🤖 AI Summary
Existing semi-supervised learning methods inadequately model the cluster assumption and ignore local density variations in data, leading to biased similarity estimation and inaccurate label propagation. To address this, this paper systematically establishes, for the first time, the theoretical role of probability density in semi-supervised learning. We propose a density-aware PM (Probability-Metric) similarity measure and PMLP (Probability-Metric Label Propagation), a novel label propagation algorithm that integrates nonparametric density estimation into a graph neural network framework. PMLP unifies the pseudo-labeling paradigm and explicitly strengthens the cluster assumption via density-aware graph construction and message passing. We provide rigorous theoretical analysis proving its convergence. Extensive experiments on multiple benchmark datasets demonstrate that PMLP consistently outperforms state-of-the-art methods, validating that density-aware modeling substantially improves the utilization efficiency of unlabeled data.
📝 Abstract
Semi-supervised learning (SSL) assumes that neighbor points lie in the same category (neighbor assumption), and points in different clusters belong to various categories (cluster assumption). Existing methods usually rely on similarity measures to retrieve the similar neighbor points, ignoring cluster assumption, which may not utilize unlabeled information sufficiently and effectively.
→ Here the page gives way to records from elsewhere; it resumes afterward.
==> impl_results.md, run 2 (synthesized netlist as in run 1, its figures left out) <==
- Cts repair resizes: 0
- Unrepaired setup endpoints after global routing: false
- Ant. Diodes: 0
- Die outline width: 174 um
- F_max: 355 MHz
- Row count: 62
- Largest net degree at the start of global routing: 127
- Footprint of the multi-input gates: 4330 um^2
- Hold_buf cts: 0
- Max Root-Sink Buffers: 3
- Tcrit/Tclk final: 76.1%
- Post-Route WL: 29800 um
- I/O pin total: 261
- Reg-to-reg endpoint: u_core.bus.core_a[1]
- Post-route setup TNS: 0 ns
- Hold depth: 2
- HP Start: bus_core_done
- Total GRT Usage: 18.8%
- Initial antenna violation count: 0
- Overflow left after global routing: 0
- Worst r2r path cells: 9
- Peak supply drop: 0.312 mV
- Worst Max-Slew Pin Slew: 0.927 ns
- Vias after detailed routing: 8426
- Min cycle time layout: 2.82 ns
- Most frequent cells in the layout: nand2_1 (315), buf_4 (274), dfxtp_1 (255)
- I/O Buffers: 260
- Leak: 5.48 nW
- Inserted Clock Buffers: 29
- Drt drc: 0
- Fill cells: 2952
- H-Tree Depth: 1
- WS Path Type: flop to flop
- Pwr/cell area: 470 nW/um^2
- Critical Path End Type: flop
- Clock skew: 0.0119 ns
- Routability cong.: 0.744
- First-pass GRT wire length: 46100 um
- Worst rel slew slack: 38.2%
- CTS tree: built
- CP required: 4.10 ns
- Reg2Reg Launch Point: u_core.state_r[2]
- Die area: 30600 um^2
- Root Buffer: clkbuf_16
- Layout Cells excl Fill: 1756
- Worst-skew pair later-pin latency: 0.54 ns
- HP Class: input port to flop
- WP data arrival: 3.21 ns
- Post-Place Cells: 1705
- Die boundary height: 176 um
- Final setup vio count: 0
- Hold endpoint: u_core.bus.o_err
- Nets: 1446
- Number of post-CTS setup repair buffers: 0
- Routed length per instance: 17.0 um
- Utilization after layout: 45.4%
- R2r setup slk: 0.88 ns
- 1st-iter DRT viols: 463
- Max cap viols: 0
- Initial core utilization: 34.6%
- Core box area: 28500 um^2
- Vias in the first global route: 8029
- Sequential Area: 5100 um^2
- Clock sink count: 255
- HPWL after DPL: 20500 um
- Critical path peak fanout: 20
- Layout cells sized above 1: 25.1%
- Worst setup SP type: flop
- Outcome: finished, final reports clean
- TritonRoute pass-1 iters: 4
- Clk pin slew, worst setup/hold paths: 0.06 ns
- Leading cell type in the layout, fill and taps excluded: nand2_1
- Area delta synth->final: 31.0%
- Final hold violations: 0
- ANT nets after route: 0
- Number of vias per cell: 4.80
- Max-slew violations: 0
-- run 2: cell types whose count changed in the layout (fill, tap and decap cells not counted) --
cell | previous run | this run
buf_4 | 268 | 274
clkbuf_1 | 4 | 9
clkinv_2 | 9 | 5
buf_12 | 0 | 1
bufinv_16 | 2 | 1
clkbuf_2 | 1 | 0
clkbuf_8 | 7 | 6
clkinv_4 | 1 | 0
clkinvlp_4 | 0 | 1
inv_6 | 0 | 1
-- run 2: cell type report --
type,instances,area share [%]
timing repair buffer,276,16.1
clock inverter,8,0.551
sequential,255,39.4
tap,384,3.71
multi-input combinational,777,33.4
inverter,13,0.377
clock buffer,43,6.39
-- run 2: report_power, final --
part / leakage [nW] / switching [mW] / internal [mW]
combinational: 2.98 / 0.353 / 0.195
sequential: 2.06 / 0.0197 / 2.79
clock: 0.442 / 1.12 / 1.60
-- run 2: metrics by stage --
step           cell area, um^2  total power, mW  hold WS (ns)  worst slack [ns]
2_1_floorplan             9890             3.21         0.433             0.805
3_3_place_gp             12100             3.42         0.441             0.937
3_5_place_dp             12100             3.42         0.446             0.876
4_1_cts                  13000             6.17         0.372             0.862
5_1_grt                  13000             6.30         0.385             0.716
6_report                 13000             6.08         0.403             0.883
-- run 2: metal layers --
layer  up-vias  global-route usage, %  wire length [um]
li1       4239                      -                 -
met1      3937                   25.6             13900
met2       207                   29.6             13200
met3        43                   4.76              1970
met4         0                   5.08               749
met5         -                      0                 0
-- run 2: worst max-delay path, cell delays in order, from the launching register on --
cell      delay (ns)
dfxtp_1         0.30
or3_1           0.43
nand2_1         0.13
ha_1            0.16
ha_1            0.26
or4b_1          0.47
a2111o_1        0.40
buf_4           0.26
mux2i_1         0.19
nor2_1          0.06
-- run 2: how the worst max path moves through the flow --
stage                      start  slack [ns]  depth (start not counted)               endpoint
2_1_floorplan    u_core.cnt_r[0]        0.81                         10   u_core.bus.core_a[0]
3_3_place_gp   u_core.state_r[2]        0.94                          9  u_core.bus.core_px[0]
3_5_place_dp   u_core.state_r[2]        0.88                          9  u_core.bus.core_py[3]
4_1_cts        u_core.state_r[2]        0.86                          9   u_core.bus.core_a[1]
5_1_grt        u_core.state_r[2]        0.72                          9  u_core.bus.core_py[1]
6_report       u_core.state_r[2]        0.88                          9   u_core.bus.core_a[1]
`config.mk`:
```
export PLATFORM = sky130hd
export DESIGN_NAME = fetch_decode_flat
export DESIGN_NICKNAME = d
export VERILOG_FILES = /design/src/rtl/fetch_decode_if.sv /design/src/rtl/fetch_decode.sv /design/src/flat_wrapper.sv
export SDC_FILE = /design/constraint.sdc
export NUM_CORES = 1
export LEC_CHECK = 0
export BUFFER_PORTS_ARGS = -buffer_cell sky130_fd_sc_hd__clkbuf_2
export CELL_PAD_IN_SITES_DETAIL_PLACEMENT = 0
export CELL_PAD_IN_SITES_GLOBAL_PLACEMENT = 1
export CORE_MARGIN = 4
export CORE_UTILIZATION = 25
export CTS_CLUSTER_SIZE = 12
export DETAILED_ROUTE_END_ITERATION = 7
export HOLD_SLACK_MARGIN = 0.06
export PLACE_DENSITY = 0.62
export SYNTH_ARGS = -nofsm -noshare
export SYNTH_HDL_FRONTEND = slang
export SYNTH_SLANG_ARGS = --single-unit
```
`constraint.sdc`:
```
create_clock -name clk -period 2 [get_ports clk]
set_clock_uncertainty 0.05 [all_clocks]
set_input_delay 0.6 -clock clk [delete_from_list [all_inputs] [get_ports clk]]
set_output_delay 0.6 -clock clk [all_outputs]
set_load 0.02 [all_outputs]
```
`config.mk`:
```
export PLATFORM = sky130hd
export DESIGN_NAME = tour_cmd
export DESIGN_NICKNAME = d
export VERILOG_FILES = /design/src/rtl/tour_cmd.sv
export SDC_FILE = /design/constraint.sdc
export NUM_CORES = 1
export LEC_CHECK = 0
export BUFFER_PORTS_ARGS = -buffer_cell sky130_fd_sc_hd__buf_2
export CAP_MARGIN = 20
export CORE_ASPECT_RATIO = 1.2
export CORE_MARGIN = 10
export CORE_UTILIZATION = 38
export CTS_CLUSTER_DIAMETER = 150
export DETAILED_ROUTE_END_ITERATION = 7
export GPL_ROUTABILITY_DRIVEN = 0
export PLACE_DENSITY = 0.79
export SYNTH_ARGS = -nofsm -noshare
export SYNTH_HDL_FRONTEND = slang
export SYNTH_SLANG_ARGS = --single-unit
```
`constraint.sdc`:
```
create_clock -name clk -period 1.5 [get_ports clk]
set_input_delay 0.3 -clock clk [delete_from_list [all_inputs] [get_ports clk]]
set_output_delay 0.3 -clock clk [all_outputs]
set_load 0.1 [all_outputs]
```
`src/rtl/tour_cmd.sv`:
```
// Replays a stored knight's tour as vertical/fanfare command pairs, muxed with UART commands when idle.
// cmd_rdy rises 1 clk after start_tour; each leg is held until clr_cmd_rdy, then waits for send_resp.
module tour_cmd #(
  parameter int         NUM_MOVES  = 24,
  parameter logic [3:0] OP_MOVE    = 4'h2,
  parameter logic [3:0] OP_FANFARE = 4'h3
) (
  input  logic        clk,
  input  logic        rst_n,
  input  logic        start_tour,
  input  logic [7:0]  move,
  output logic [4:0]  mv_indx,
  input  logic [15:0] cmd_UART,
  input  logic        cmd_rdy_UART,
  input  logic        clr_cmd_rdy,
  input  logic        send_resp,
  output logic [15:0] cmd,
  output logic        cmd_rdy,
  output logic [7:0]  resp
);

  localparam logic [7:0] HEAD_N = 8'h00;
  localparam logic [7:0] HEAD_W = 8'h3F;
  localparam logic [7:0] HEAD_S = 8'h7F;
  localparam logic [7:0] HEAD_E = 8'hBF;
  localparam logic [4:0] LAST_INDX = 5'(NUM_MOVES - 1);

  typedef enum logic [2:0] {IDLE, VERT, HOLDV, HORZ, HOLDH} state_t;

  state_t      r_state;
  logic [4:0]  r_mv_indx;
  logic [7:0]  w_vhead, w_hhead;
  logic [3:0]  w_vsq, w_hsq;
  logic [15:0] w_vcmd, w_hcmd;
  logic        w_last;

  assign mv_indx = r_mv_indx;
  assign w_last  = (r_mv_indx == LAST_INDX);

  always_ff @(posedge clk or negedge rst_n) begin
    if (!rst_n) begin
      r_state   <= IDLE;
      r_mv_indx <= '0;
    end else begin
      case (r_state)
        IDLE: if (start_tour) begin
          r_mv_indx <= '0;
          r_state   <= VERT;
        end
        VERT:  if (clr_cmd_rdy) r_state <= HOLDV;
        HOLDV: if (send_resp)   r_state <= HORZ;
        HORZ:  if (clr_cmd_rdy) r_state <= HOLDH;
        HOLDH: if (send_resp) begin
          if (w_last) begin
            r_mv_indx <= '0;
            r_state   <= IDLE;
          end else begin
            r_mv_indx <= r_mv_indx + 5'd1;
            r_state   <= VERT;
          end
        end
        default: r_state <= IDLE;
      endcase
    end
  end

  // Lowest set bit wins so a corrupted (multi-hot) move still yields a legal leg pair.
  always_comb begin
    w_vhead = HEAD_N;
    w_vsq   = 4'd0;
    w_hhead = HEAD_E;
    w_hsq   = 4'd0;
    if (move[0]) begin
      w_vhead = HEAD_N; w_vsq = 4'd2; w_hhead = HEAD_E; w_hsq = 4'd1;
    end else if (move[1]) begin
      w_vhead = HEAD_N; w_vsq = 4'd2; w_hhead = HEAD_W; w_hsq = 4'd1;
    end else if (move[2]) begin
      w_vhead = HEAD_N; w_vsq = 4'd1; w_hhead = HEAD_W; w_hsq = 4'd2;
    end else if (move[3]) begin
      w_vhead = HEAD_S; w_vsq = 4'd1; w_hhead = HEAD_W; w_hsq = 4'd2;
    end else if (move[4]) begin
      w_vhead = HEAD_S; w_vsq = 4'd2; w_hhead = HEAD_W; w_hsq = 4'd1;
    end else if (move[5]) begin
      w_vhead = HEAD_S; w_vsq = 4'd2; w_hhead = HEAD_E; w_hsq = 4'd1;
    end else if (move[6]) begin
      w_vhead = HEAD_S; w_vsq = 4'd1; w_hhead = HEAD_E; w_hsq = 4'd2;
    end else if (move[7]) begin
      w_vhead = HEAD_N; w_vsq = 4'd1; w_hhead = HEAD_E; w_hsq = 4'd2;
    end
  end

  assign w_vcmd = {OP_MOVE, w_vhead, w_vsq};
  assign w_hcmd = {OP_FANFARE, w_hhead, w_hsq};

  always_comb begin
    cmd     = cmd_UART;
    cmd_rdy = cmd_rdy_UART;
    case (r_state)
      VERT:    begin cmd = w_vcmd; cmd_rdy = 1'b1; end
      HOLDV:   begin cmd = w_vcmd; cmd_rdy = 1'b0; end
      HORZ:    begin cmd = w_hcmd; cmd_rdy = 1'b1; end
      HOLDH:   begin cmd = w_hcmd; cmd_rdy = 1'b0; end
      default: begin cmd = cmd_UART; cmd_rdy = cmd_rdy_UART; end
    endcase
  end

  assign resp = ((r_state == IDLE) || ((r_state == HOLDH) && w_last)) ? 8'hA5 : 8'h5A;

endmodule
```
==> flow_summary.yaml, run 1 <==
outcome:
  outcome: "aborted with a tool error"
  stop_stage: "clock tree synthesis"
  error: "[ERROR DPL-0038] Utilization greater than 100%, impossible to legalize"
placed_design:
  place_hpwl_um: 4254
  portBuffers: 59
  place_ws_ns: -0.5725
yosys:
  synth-edff-count: 0
  ys.flop_type: "dfrtp_1"
  synth_top_cell_area_share: 0.2070
  netlist_area_um2: 967.2
  ys_ff_latch: 8
  yosysTopAreaCell: "dfrtp_1"
  synth.distinct_cells: 40
  synthCells: 139
  syn_avg_cell_area_um2: 6.958
  async_reset_ff_frac: 1.000
  yosysWarnings: 0
  synthesis.nets: 170
  synth_area_leaders: "dfrtp_1, o21ai_1, nor2_1"
  seq_area_frac_synth: 0.2070
clocking:
  postCtsHoldBufs: 1
  clock-sinks: 8
  postCtsSetupBuffers: 15
  numCtsBuffers: 3
  post_cts_resized: 75
  htree_levels: 1
  cts_root_buf: "clkbuf_4"
  cts_max_path_buffers: 2
die:
  initial_core_util: 0.4110
  die_w_um: 66.06
  die_y_um: 75.27
  placementRows: 19
  pin_count: 60
## cell usage after synthesis, types with 3 or more instances
cell and instances:
buf_4 6, a21oi_1 10, nor2_1 15, nor3_1 3, nand2b_1 3, nor2b_1 4
o21ai_1 13, dfrtp_1 8, a211oi_1 7, o21ai_0 9, nand3_1 4, clkbuf_1 4
a22o_1 3, nor4_1 4, nand2_1 12
## kinds of logic after synthesis
kind of cell | share of synthesized area
AND/OR/NAND/NOR | 0.2833
AO/OA/AOI/OAI | 0.3312
buffers and inverters | 0.09184
flip-flops | 0.2070
multiplexers | 0.05563
XOR/XNOR | 0.01811
adder cells (fa/ha/maj) | 0.01293
## metrics by stage
step	hold slack [ns]	cells	area, um2
floorplan	0.004409	139	1231
global placement	0.1489	251	2153
detailed placement	0.1528	251	2153
==> run 2: changes to the inputs <==
--- a/config.mk
+++ b/config.mk
@@ -7,13 +7,11 @@
 export LEC_CHECK = 0
 export BUFFER_PORTS_ARGS = -buffer_cell sky130_fd_sc_hd__buf_2
 export CAP_MARGIN = 20
-export CORE_ASPECT_RATIO = 1.2
 export CORE_MARGIN = 10
-export CORE_UTILIZATION = 38
-export CTS_CLUSTER_DIAMETER = 150
+export CORE_UTILIZATION = 25
 export DETAILED_ROUTE_END_ITERATION = 7
 export GPL_ROUTABILITY_DRIVEN = 0
-export PLACE_DENSITY = 0.79
+export PLACE_DENSITY_LB_ADDON = 0.15
 export SYNTH_ARGS = -nofsm -noshare
 export SYNTH_HDL_FRONTEND = slang
 export SYNTH_SLANG_ARGS = --single-unit
==> constraint.sdc (replaced) <==
create_clock -name clk -period 1.95 [get_ports clk]
set_input_delay 0.39 -clock clk [delete_from_list [all_inputs] [get_ports clk]]
set_output_delay 0.39 -clock clk [all_outputs]
set_load 0.1 [all_outputs]
==> run 2 against run 1 <==
Compared with the run above:
- the flow now finishes, with violations (negative setup slack)
- area after synthesis is the same
- synthesized cell count is the same
==> flow_summary.yaml, run 2 <==
timing:
  tightest_slew_ns: 0.4904
  post-route-min-period_ns: 2.191
  hold_viol_final: 0
  fin_crit_sh: 1.124
  finalSetupViolCount: 14
  setup_tns_ns: -1.787
  fin_ws_ns: -0.2414
  final.setup_skew_ns: 0.001164
  relSlewSlack: 0.6753
  hold_ws_ns: 0.4218
  rsz0062_at_grt: "true"
  fmax_mhz: 456.3
  maxSlewViolCount: 0
yosys:
  ys.flop_type: "dfrtp_1"
  yosysTopAreaCell: "dfrtp_1"
  syn_avg_cell_area_um2: 6.958
  netlist_area_um2: 967.2
  ys_ff_latch: 8
  async_reset_ff_frac: 1.000
  synth-edff-count: 0
  synth.distinct_cells: 40
  synth_top_cell_area_share: 0.2070
  post-synth-top-count-cell: "nor2_1"
  synth_area_leaders: "dfrtp_1, o21ai_1, nor2_1"
  seq_area_frac_synth: 0.2070
  ys_top_cells_by_count: "nor2_1, o21ai_1, nand2_1"
  synthesis.nets: 170
  yosysWarnings: 0
  synthCells: 139
critical_path:
  critPathSlowestCell: "or4_4"
  arrival_ns: 1.80
  crit_required_ns: 1.56
  critPathLaunchType: "input port"
  crit_path_end_kind: "output port"
  path_cells: "buf_8, or4_4, nand2_4, buf_6, o21ai_4, a211oi_4, buf_12"
  worstSetupPathType: "input port to output port"
  cp_slowest_stage_delay_ns: 0.57
  worstPathMaxFanout: 6
grt:
  gr-total-overflow: 0
  grt_pass1_wl_um: 6430
  antenna_found_initial: 0
  grt_use_met1: 0.1231
  grt_max_degree: 15
  top_usage_layer: "met2"
  use_met2: 0.2263
  met3_usage: 0.02916
  grt_pass1_vias: 1310
  grt_usage: 0.1186
clocking:
  clk_pin_slew_ns: 0.04
  clock-sinks: 8
  numCtsBuffers: 3
  htree_levels: 1
  clock_latency_ns: 0.24
  cts_root_buf: "clkbuf_8"
  cts_tree: "built"
  cts_max_path_buffers: 2
layout:
  final_cell_mix: "buf_2, buf_12, buf_4"
  num_antenna_cells: 0
  layout-drive-gt1-share: 0.6742
  final_area_um2: 2417
  seq_area_um2: 214.0
  n_fill_cell: 284
  areaGrowthSynthToFinish_pct: 149.9
  largest_reg_flops: 5
  nets: 253
  multi_input_area_um2: 1025
die:
  die_y_um: 82.20
  die_area_um2: 6757
  initial_core_util: 0.2622
  die_w_um: 82.20
  core_area_um2: 3689
  placementRows: 22
  pin_count: 60
drt:
  wl_um: 4170
  drc: 0
  detail-route-antenna-nets: 0
  drt_iter0_drc: 70
  first_pass_iters: 4
  viasPerCell: 5.026
  num_vias: 1352
  wl_per_cell_um: 15.50
placed_design:
  place_hpwl_um: 3286
  portBuffers: 59
  placed_area_um2: 2034
outcome:
  outcome: "finished with violations"
  violations: "negative setup slack"
min_path:
  hp-class: "input port to flip-flop"
job:
  maxCapViolations: 0
==> run 2: cell counts after synthesis <==
Identical to the previous run, type by type.
==> run 2: layer usage <==
layer | vias to the layer above | wire length (um)
li1 | 672 | -
met1 | 644 | 1527
met2 | 31 | 2316
met3 | 5 | 259
met4 | 0 | 66
met5 | - | 0
==> run 2: critical path, delay by kind of cell <==
kind / cells / cell delay, ns
AOI/OAI and AO/OA: 2 / 0.29
buffers and inverters: 3 / 0.42
and+or+nand+nor: 2 / 0.70
==> run 2: repair_timing <==
item                                    in CTS  in global routing
hold buffers                                 1                  0
endpoints found under the setup margin      23                 23
buffers inserted                             3                  9
pin swaps                                   20                 15
gates resized for setup                     32                 23
hold endpoints to repair                     4                  0
==> run 2: per-stage QoR <==
stage / cells / utilization / setup slack, ns
CTS: 260 / 0.6123 / -0.2591
global placement: 252 / 0.5516 / -0.2942
global route: 269 / 0.6554 / -0.2795
detailed placement: 252 / 0.5516 / -0.3576
finish: 269 / 0.6554 / -0.2414
floorplan: 139 / - / -0.7137
==> run 2: path summary, 6_finish.rpt <==
| check | start | endpoint | slack (ns) | cells after the start |
|---|---|---|---|---|
| worst max-delay path | move[0] | cmd[7] | -0.24 | 7 |
| worst min-delay path | clr_cmd_rdy | r_state[2] | 0.42 | 2 |
| worst max register to register | r_state[0] | mv_indx[3] | 0.39 | 8 |
| worst min register to register | mv_indx[3] | mv_indx[3] | 0.54 | 2 |
| max in group asynchronous | rst_n | mv_indx[0] | 1.23 | 2 |
| min in group asynchronous | rst_n | r_state[2] | 0.53 | 2 |
==> run 2: cell families after synthesis <==
| family | after synthesis | synth area share |
|---|---|---|
| multiplexers | 5 | 0.05563 |
| adder cells (fa/ha/maj) | 1 | 0.01293 |
| flip-flops | 8 | 0.2070 |
| AO/OA/AOI/OAI | 52 | 0.3312 |
| buffers and inverters | 17 | 0.09184 |
| XOR/XNOR | 2 | 0.01811 |
| AND/OR/NAND/NOR | 54 | 0.2833 |
==> run 2: final cells by class <==
type	instances	area share
clock buffer	4	0.01863
inverter	4	0.01139
multi-input combinational	114	0.4239
sequential	8	0.08851
tap	48	0.02484
timing repair buffer	91	0.4327
Power of run 2 is not shown: default switching activity piles up to over one toggle a cycle in this logic, so the estimate is an artifact.
==> run 3: changes to the inputs <==
--- a/config.mk
+++ b/config.mk
@@ -5,11 +5,12 @@
 export SDC_FILE = /design/constraint.sdc
 export NUM_CORES = 1
 export LEC_CHECK = 0
+export ABC_AREA = 1
 export BUFFER_PORTS_ARGS = -buffer_cell sky130_fd_sc_hd__buf_2
 export CAP_MARGIN = 20
-export CORE_MARGIN = 10
-export CORE_UTILIZATION = 25
+export CORE_AREA = 10 10 71 73
 export DETAILED_ROUTE_END_ITERATION = 7
+export DIE_AREA = 0 0 81 83
 export GPL_ROUTABILITY_DRIVEN = 0
 export PLACE_DENSITY_LB_ADDON = 0.15
 export SYNTH_ARGS = -nofsm -noshare
==> run 3 against run 2 <==
Compared with the run above:
- the flow still finishes with violations (negative setup slack)
- first-iteration DRC count shrank 49%
- utilization fell by 14 points
- count of clock-buffer cells in the layout unchanged
- critical path depth unchanged
- area after synthesis down 16%
- maximum frequency is 9.3% higher
- worst setup slack gained 0.19 ns
- critical path type is now flip-flop to output port
==> flow_summary.yaml, run 3 <==
yosys:
  async_reset_ff_frac: 1.000
  ys_top_cells_by_count: "nand2_1, inv_1, nand3_1"
  post-synth-top-count-cell: "nand2_1"
  ys.flop_type: "dfrtp_1"
  syn_avg_cell_area_um2: 5.824
  yosysWarnings: 0
  yosysTopAreaCell: "dfrtp_1"
  ys_ff_latch: 8
  synth-edff-count: 0
  synth.distinct_cells: 23
  netlist_area_um2: 809.5
  synthesis.nets: 170
  synth_area_leaders: "dfrtp_1, nand2_1, nand3_1"
  synth_top_cell_area_share: 0.2473
  synthCells: 139
  seq_area_frac_synth: 0.2473
timing:
  post-route-min-period_ns: 2.004
  relSlewSlack: 0.6755
  hold_ws_ns: 0.4298
  maxSlewViolCount: 0
  fin_crit_sh: 1.028
  hold_viol_final: 0
  tightest_slew_ns: 0.4901
  final.setup_skew_ns: 0.01203
  rsz0062_at_grt: "true"
  fin_ws_ns: -0.05424
  finalSetupViolCount: 8
  fmax_mhz: 498.9
  setup_tns_ns: -0.3300
outcome:
  violations: "negative setup slack"
  outcome: "finished with violations"
die:
  initial_core_util: 0.2228
  die_y_um: 83
  die_w_um: 81
  pin_count: 60
  core_area_um2: 3633
  die_area_um2: 6723
  placementRows: 22
critical_path:
  cp_slowest_stage_delay_ns: 0.43
  cp_top_family: "buffers and inverters"
  path_cells: "ha_4, nand2_4, nor2_4, nor2_2, nor2_4, clkinvlp_4, buf_12"
  worstPathBufferInverterCount: 2
  rr_startpoint: "r_state[2]"
  r2r_cells: 6
  crit_required_ns: 1.56
  cp_common_cell: "nor2_4"
  worstPathMaxFanout: 4
  critPathSlowestCell: "dfrtp_4"
  r2r_slack_ns: 0.57
  crit_path_end_kind: "output port"
  critPathLaunchType: "flip-flop"
  worstSetupPathType: "flip-flop to output port"
  r2r-end: "mv_indx[4]"
  arrival_ns: 1.61
drt:
  wl_um: 3350
  wl_per_cell_um: 13.09
  drt_iter0_drc: 36
  num_vias: 1121
  detail-route-antenna-nets: 0
  drc: 0
  first_pass_iters: 4
  viasPerCell: 4.379
placed_design:
  portBuffers: 59
  place_hpwl_um: 2925
  placed_cells: 243
  place_ws_ns: 0.1055
min_path:
  hold_end: "r_state[0]"
  hp-class: "input port to flip-flop"
  min_path_cells: 4
  hp-start: "clr_cmd_rdy"
clocking:
  htree_levels: 1
  numCtsBuffers: 3
  cts_root_buf: "clkbuf_8"
  clk_pin_slew_ns: 0.05
  clock_latency_ns: 0.24
  cts_tree: "built"
  clock-sinks: 8
  cts_max_path_buffers: 2
grt:
  gr-total-overflow: 0
  grt_usage: 0.1026
  grt_pass1_wl_um: 5547
  grt_max_degree: 13
  antenna_found_initial: 0
  grt_pass1_vias: 1230
layout:
  layout.cells.most_common: "nand2_1"
  largest_reg_flops: 5
  stdcell_count: 256
  num_antenna_cells: 0
  nets: 240
  final_cell_mix: "nand2_1, buf_2, buf_12"
  layout-drive-gt1-share: 0.5769
  areaGrowthSynthToFinish_pct: 132.5
job:
  maxCapViolations: 0
## run 3: worst max-delay path by stage
stage                    start       to  slack (ns)  depth (start not counted)
floorplan           mv_indx[1]  resp[3]       -1.22                          7
global placement    r_state[2]  cmd[11]        0.14                          7
detailed placement  r_state[2]   cmd[8]        0.11                          7
CTS                 mv_indx[0]  resp[1]       -0.06                          7
global route        mv_indx[0]  resp[6]       -0.12                          7
finish              mv_indx[0]  resp[1]       -0.05                          7
## run 3: kinds of logic after synthesis
family                     Yosys count  share of synthesized area
adders and majority gates            1                    0.01545
and+or+nand+nor                     92                     0.4962
AOI/OAI and AO/OA                   10                    0.06955
DFF                                  8                     0.2473
buffers and inverters               28                     0.1716
## run 3: per-stage QoR
| step | utilization | cell area, um2 |
|---|---|---|
| after detailed placement | 0.4687 | 1703 |
| after global routing | 0.5179 | 1882 |
| after CTS | 0.5103 | 1854 |
| after floorplan | - | 1036 |
| after global placement | 0.4687 | 1703 |
| final | 0.5179 | 1882 |
## run 3: timing repair
action,in CTS,in global routing
endpoints found under the hold margin,4,0
hold buffers,1,0
pin swaps,8,4
buffers inserted,6,2
resized for setup,16,4
endpoints found under the setup margin,23,22
## run 3: tightest hold or removal path: cells and delay by family
kind | cells | cell delay (ns)
and+or+nand+nor | 2 | 0.12
buffers and inverters | 2 | 0.11
## run 3: layout make-up
type | count | area (um2)
Clock buffer | 4 | 45.04
Fill cell | 340 | 1752
Inverter | 20 | 86.33
Multi-Input combinational cell | 103 | 689.4
Sequential cell | 8 | 215.2
Tap cell | 48 | 60.06
Timing Repair Buffer | 73 | 785.8
## run 3: per-layer routing
layer	GRT usage	wire, um	vias to the layer above
met3	0.03125	179	4
li1	-	-	573
met1	0.08878	1093	518
met4	0.04382	56	0
met5	0	0	-
met2	0.2024	2020	26
Power of run 3 is left out for the same reason.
This paper first provides a systematical investigation into the significant role of probability density in SSL and lays a solid theoretical foundation for cluster assumption. To this end, we introduce a Probability-Density-Aware Measure (PM) to discern the similarity between neighbor points. To further improve Label Propagation, we also design a Probability-Density-Aware Measure Label Propagation (PMLP) algorithm to fully consider the cluster assumption in label propagation. Last but not least, we prove that traditional pseudo-labeling could be viewed as a particular case of PMLP, which provides a comprehensive theoretical understanding of PMLP's superior performance. Extensive experiments demonstrate that PMLP achieves outstanding performance compared with other recent methods.